BEGIN

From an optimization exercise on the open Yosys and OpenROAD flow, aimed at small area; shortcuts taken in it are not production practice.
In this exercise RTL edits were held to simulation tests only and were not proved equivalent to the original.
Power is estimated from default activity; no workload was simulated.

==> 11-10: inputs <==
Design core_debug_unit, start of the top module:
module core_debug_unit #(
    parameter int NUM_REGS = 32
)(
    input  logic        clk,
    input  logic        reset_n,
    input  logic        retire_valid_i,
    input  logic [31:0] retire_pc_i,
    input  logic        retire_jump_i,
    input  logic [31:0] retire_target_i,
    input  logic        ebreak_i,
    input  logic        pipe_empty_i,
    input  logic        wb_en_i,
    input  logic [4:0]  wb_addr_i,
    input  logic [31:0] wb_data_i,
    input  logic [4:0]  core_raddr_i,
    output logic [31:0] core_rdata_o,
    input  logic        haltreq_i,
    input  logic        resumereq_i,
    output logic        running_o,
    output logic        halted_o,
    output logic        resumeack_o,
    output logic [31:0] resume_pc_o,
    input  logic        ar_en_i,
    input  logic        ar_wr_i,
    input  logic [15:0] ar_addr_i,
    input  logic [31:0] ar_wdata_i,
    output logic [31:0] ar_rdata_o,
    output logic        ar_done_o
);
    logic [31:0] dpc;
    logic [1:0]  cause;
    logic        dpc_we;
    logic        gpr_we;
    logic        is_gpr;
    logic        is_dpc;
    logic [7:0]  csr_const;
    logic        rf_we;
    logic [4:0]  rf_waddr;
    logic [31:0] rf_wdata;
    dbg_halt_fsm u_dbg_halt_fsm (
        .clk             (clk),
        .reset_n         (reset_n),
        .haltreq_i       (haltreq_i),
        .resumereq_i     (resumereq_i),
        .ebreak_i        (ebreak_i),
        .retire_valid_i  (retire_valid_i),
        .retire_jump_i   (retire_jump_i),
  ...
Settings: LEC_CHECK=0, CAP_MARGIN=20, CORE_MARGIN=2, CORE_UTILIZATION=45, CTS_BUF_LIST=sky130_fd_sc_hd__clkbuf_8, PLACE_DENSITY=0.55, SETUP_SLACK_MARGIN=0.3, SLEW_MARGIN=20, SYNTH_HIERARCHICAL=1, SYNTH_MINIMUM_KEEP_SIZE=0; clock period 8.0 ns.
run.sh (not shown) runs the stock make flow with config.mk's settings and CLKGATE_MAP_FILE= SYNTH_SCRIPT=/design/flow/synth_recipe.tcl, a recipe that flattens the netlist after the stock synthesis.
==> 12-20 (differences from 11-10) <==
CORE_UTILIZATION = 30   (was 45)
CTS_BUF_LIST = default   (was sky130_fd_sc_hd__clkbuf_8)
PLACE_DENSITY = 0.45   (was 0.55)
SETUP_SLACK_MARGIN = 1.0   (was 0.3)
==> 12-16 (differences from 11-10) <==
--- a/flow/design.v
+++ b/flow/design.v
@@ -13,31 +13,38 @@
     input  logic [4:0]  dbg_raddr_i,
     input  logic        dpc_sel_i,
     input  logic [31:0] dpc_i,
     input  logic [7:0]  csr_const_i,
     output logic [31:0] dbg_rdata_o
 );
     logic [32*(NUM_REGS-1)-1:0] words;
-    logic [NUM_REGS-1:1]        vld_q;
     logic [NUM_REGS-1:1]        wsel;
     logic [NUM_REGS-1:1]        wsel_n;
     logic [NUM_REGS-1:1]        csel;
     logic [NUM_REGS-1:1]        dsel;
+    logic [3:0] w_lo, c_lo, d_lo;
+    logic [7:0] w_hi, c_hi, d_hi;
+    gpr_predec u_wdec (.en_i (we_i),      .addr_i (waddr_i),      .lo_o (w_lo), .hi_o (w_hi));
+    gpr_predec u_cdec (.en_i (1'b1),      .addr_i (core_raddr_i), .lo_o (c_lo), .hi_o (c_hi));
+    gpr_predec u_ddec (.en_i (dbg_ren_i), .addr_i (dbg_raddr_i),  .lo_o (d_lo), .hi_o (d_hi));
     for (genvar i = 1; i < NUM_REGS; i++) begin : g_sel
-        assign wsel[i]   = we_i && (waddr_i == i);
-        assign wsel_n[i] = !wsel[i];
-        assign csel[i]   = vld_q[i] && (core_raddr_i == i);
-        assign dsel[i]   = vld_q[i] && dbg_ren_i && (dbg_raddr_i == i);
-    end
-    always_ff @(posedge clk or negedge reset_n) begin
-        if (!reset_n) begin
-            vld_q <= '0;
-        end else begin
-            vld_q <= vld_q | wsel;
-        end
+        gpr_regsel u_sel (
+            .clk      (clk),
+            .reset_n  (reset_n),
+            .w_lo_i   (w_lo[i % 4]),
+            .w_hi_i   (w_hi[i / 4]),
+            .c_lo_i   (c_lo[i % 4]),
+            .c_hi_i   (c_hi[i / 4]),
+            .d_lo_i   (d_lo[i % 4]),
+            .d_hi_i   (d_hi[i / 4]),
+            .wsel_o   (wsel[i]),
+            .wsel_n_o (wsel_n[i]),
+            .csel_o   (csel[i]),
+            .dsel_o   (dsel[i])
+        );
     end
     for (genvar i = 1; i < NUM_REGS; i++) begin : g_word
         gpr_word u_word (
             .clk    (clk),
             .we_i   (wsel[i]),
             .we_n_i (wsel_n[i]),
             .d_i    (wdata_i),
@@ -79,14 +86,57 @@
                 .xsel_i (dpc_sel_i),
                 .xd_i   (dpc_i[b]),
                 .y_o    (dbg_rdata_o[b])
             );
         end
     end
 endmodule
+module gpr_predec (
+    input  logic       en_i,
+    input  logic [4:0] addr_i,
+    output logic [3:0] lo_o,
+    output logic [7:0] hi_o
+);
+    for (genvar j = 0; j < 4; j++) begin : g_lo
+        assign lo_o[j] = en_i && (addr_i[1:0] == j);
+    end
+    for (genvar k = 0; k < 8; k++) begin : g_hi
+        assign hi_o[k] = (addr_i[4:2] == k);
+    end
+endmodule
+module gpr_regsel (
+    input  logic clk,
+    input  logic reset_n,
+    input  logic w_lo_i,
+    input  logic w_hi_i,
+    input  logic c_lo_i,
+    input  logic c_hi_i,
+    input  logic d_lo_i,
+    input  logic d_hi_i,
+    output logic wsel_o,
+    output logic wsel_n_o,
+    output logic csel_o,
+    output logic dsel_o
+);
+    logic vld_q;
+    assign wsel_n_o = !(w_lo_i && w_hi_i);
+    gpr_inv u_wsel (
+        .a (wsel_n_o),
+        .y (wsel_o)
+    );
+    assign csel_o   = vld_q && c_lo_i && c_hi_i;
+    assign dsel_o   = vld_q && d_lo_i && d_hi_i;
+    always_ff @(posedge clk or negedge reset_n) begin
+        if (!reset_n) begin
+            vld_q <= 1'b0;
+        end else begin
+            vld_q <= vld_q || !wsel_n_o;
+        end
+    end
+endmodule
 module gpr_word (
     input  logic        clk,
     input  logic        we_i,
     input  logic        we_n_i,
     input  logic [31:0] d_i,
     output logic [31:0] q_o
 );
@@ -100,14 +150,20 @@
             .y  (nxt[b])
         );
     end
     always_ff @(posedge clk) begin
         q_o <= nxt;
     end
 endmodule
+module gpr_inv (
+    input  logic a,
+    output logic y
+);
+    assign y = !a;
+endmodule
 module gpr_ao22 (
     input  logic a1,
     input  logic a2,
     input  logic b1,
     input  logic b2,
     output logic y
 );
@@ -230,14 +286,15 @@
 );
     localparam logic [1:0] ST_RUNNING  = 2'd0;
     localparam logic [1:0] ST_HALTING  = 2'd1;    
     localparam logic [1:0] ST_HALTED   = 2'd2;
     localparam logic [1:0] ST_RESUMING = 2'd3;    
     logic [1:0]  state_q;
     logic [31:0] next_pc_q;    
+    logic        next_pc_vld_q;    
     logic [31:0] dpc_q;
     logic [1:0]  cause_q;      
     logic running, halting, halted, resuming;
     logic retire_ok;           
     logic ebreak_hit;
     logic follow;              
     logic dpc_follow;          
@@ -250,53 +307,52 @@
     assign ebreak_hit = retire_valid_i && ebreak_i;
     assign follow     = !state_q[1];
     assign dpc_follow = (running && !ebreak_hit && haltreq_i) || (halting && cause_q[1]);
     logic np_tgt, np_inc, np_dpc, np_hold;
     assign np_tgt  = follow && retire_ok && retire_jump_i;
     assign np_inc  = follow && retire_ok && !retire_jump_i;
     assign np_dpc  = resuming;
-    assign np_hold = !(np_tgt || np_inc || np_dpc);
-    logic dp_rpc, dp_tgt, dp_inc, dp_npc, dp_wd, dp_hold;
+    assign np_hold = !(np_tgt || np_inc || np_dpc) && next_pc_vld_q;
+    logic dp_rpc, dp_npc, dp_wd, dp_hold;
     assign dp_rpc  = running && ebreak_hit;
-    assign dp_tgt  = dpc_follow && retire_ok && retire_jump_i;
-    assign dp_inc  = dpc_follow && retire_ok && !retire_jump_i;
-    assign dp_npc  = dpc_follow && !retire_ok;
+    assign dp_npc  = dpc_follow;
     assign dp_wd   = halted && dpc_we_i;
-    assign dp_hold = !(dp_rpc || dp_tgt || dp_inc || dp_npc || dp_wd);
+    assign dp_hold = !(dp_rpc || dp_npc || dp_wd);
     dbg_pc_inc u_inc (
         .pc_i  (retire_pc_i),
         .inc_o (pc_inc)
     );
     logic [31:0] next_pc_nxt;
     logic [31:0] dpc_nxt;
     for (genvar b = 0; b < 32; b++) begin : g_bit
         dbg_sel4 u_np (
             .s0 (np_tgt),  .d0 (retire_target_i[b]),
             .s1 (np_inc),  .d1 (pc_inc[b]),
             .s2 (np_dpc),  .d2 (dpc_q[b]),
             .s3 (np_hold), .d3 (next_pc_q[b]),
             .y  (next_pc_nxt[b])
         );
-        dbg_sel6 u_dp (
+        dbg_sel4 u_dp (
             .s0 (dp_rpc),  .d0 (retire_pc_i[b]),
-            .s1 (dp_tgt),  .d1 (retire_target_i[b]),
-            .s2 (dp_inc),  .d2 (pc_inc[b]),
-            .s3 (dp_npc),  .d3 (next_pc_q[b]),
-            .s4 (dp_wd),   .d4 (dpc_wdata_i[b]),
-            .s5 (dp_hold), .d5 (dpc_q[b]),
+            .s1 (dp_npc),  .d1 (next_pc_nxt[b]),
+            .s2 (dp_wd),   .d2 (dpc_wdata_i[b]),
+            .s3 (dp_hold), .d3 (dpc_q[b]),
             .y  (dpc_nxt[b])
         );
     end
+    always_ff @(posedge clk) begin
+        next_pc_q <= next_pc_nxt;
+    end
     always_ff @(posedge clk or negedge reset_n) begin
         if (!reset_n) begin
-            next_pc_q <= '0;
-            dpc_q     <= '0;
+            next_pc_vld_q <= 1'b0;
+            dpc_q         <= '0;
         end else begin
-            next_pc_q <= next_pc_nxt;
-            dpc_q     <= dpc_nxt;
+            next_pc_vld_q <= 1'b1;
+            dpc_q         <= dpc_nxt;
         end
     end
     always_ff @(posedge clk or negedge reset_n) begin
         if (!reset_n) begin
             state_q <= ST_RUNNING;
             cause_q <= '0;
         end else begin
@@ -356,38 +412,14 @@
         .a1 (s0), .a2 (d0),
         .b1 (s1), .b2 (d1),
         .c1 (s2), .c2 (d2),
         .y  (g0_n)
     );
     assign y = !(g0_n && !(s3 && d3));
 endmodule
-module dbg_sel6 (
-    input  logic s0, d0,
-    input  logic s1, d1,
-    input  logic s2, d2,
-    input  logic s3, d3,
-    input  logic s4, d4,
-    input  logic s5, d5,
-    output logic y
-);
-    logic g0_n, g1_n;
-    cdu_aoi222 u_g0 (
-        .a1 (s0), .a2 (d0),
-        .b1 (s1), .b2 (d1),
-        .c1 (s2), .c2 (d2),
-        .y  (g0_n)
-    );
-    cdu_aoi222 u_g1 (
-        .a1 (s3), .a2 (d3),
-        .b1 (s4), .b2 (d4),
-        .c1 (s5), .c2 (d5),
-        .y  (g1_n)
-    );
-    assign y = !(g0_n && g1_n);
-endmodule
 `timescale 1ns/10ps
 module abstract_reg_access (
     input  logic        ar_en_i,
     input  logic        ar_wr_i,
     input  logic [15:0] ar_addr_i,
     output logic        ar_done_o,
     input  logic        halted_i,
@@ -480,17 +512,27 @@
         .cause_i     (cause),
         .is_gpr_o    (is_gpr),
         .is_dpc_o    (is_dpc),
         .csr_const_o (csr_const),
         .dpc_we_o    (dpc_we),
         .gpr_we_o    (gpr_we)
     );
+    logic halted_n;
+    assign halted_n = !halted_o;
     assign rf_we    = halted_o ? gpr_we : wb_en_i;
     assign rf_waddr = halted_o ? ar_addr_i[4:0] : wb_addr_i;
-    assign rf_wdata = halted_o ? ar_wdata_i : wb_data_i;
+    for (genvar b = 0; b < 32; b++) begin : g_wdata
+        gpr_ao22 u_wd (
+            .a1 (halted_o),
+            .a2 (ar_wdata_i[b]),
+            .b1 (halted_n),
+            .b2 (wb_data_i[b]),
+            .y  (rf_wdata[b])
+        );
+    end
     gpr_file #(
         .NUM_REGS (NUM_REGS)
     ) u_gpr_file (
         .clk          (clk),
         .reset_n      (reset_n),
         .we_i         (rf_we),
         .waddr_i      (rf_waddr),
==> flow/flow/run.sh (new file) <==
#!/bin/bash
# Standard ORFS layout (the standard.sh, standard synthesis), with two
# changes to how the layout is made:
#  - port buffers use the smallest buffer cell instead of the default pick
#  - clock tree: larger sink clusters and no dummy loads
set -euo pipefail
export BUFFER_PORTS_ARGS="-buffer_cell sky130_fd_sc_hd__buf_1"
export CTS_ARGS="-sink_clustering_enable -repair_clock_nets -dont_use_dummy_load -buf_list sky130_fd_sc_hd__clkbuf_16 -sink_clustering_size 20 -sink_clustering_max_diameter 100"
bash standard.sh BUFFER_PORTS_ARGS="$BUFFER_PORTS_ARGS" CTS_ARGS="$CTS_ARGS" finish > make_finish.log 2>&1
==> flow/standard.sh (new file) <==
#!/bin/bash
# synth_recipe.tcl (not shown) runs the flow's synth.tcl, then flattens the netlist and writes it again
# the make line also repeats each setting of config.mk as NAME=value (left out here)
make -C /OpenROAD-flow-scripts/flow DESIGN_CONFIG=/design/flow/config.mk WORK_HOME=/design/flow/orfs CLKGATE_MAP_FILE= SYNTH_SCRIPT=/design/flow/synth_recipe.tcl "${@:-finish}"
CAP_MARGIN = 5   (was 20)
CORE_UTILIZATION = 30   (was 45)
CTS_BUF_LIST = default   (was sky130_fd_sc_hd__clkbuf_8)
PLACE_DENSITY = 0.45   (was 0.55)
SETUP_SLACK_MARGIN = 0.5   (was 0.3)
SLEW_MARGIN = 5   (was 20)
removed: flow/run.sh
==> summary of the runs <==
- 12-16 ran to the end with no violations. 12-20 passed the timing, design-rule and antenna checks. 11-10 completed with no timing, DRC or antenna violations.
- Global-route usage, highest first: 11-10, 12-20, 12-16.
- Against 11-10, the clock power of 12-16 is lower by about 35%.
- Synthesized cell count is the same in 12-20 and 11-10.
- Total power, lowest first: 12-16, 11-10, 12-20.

END

* _Problem requirements_: Take the line above containing "gpr_we : wb_en_i;", the line containing "# Standard ORFS", and all lines in between, and copy them exactly without anything else.

* _Solution_:
     assign rf_we    = halted_o ? gpr_we : wb_en_i;
     assign rf_waddr = halted_o ? ar_addr_i[4:0] : wb_addr_i;
-    assign rf_wdata = halted_o ? ar_wdata_i : wb_data_i;
+    for (genvar b = 0; b < 32; b++) begin : g_wdata
+        gpr_ao22 u_wd (
+            .a1 (halted_o),
+            .a2 (ar_wdata_i[b]),
+            .b1 (halted_n),
+            .b2 (wb_data_i[b]),
+            .y  (rf_wdata[b])
+        );
+    end
     gpr_file #(
         .NUM_REGS (NUM_REGS)
     ) u_gpr_file (
         .clk          (clk),
         .reset_n      (reset_n),
         .we_i         (rf_we),
         .waddr_i      (rf_waddr),
==> flow/flow/run.sh (new file) <==
#!/bin/bash
# Standard ORFS layout (the standard.sh, standard synthesis), with two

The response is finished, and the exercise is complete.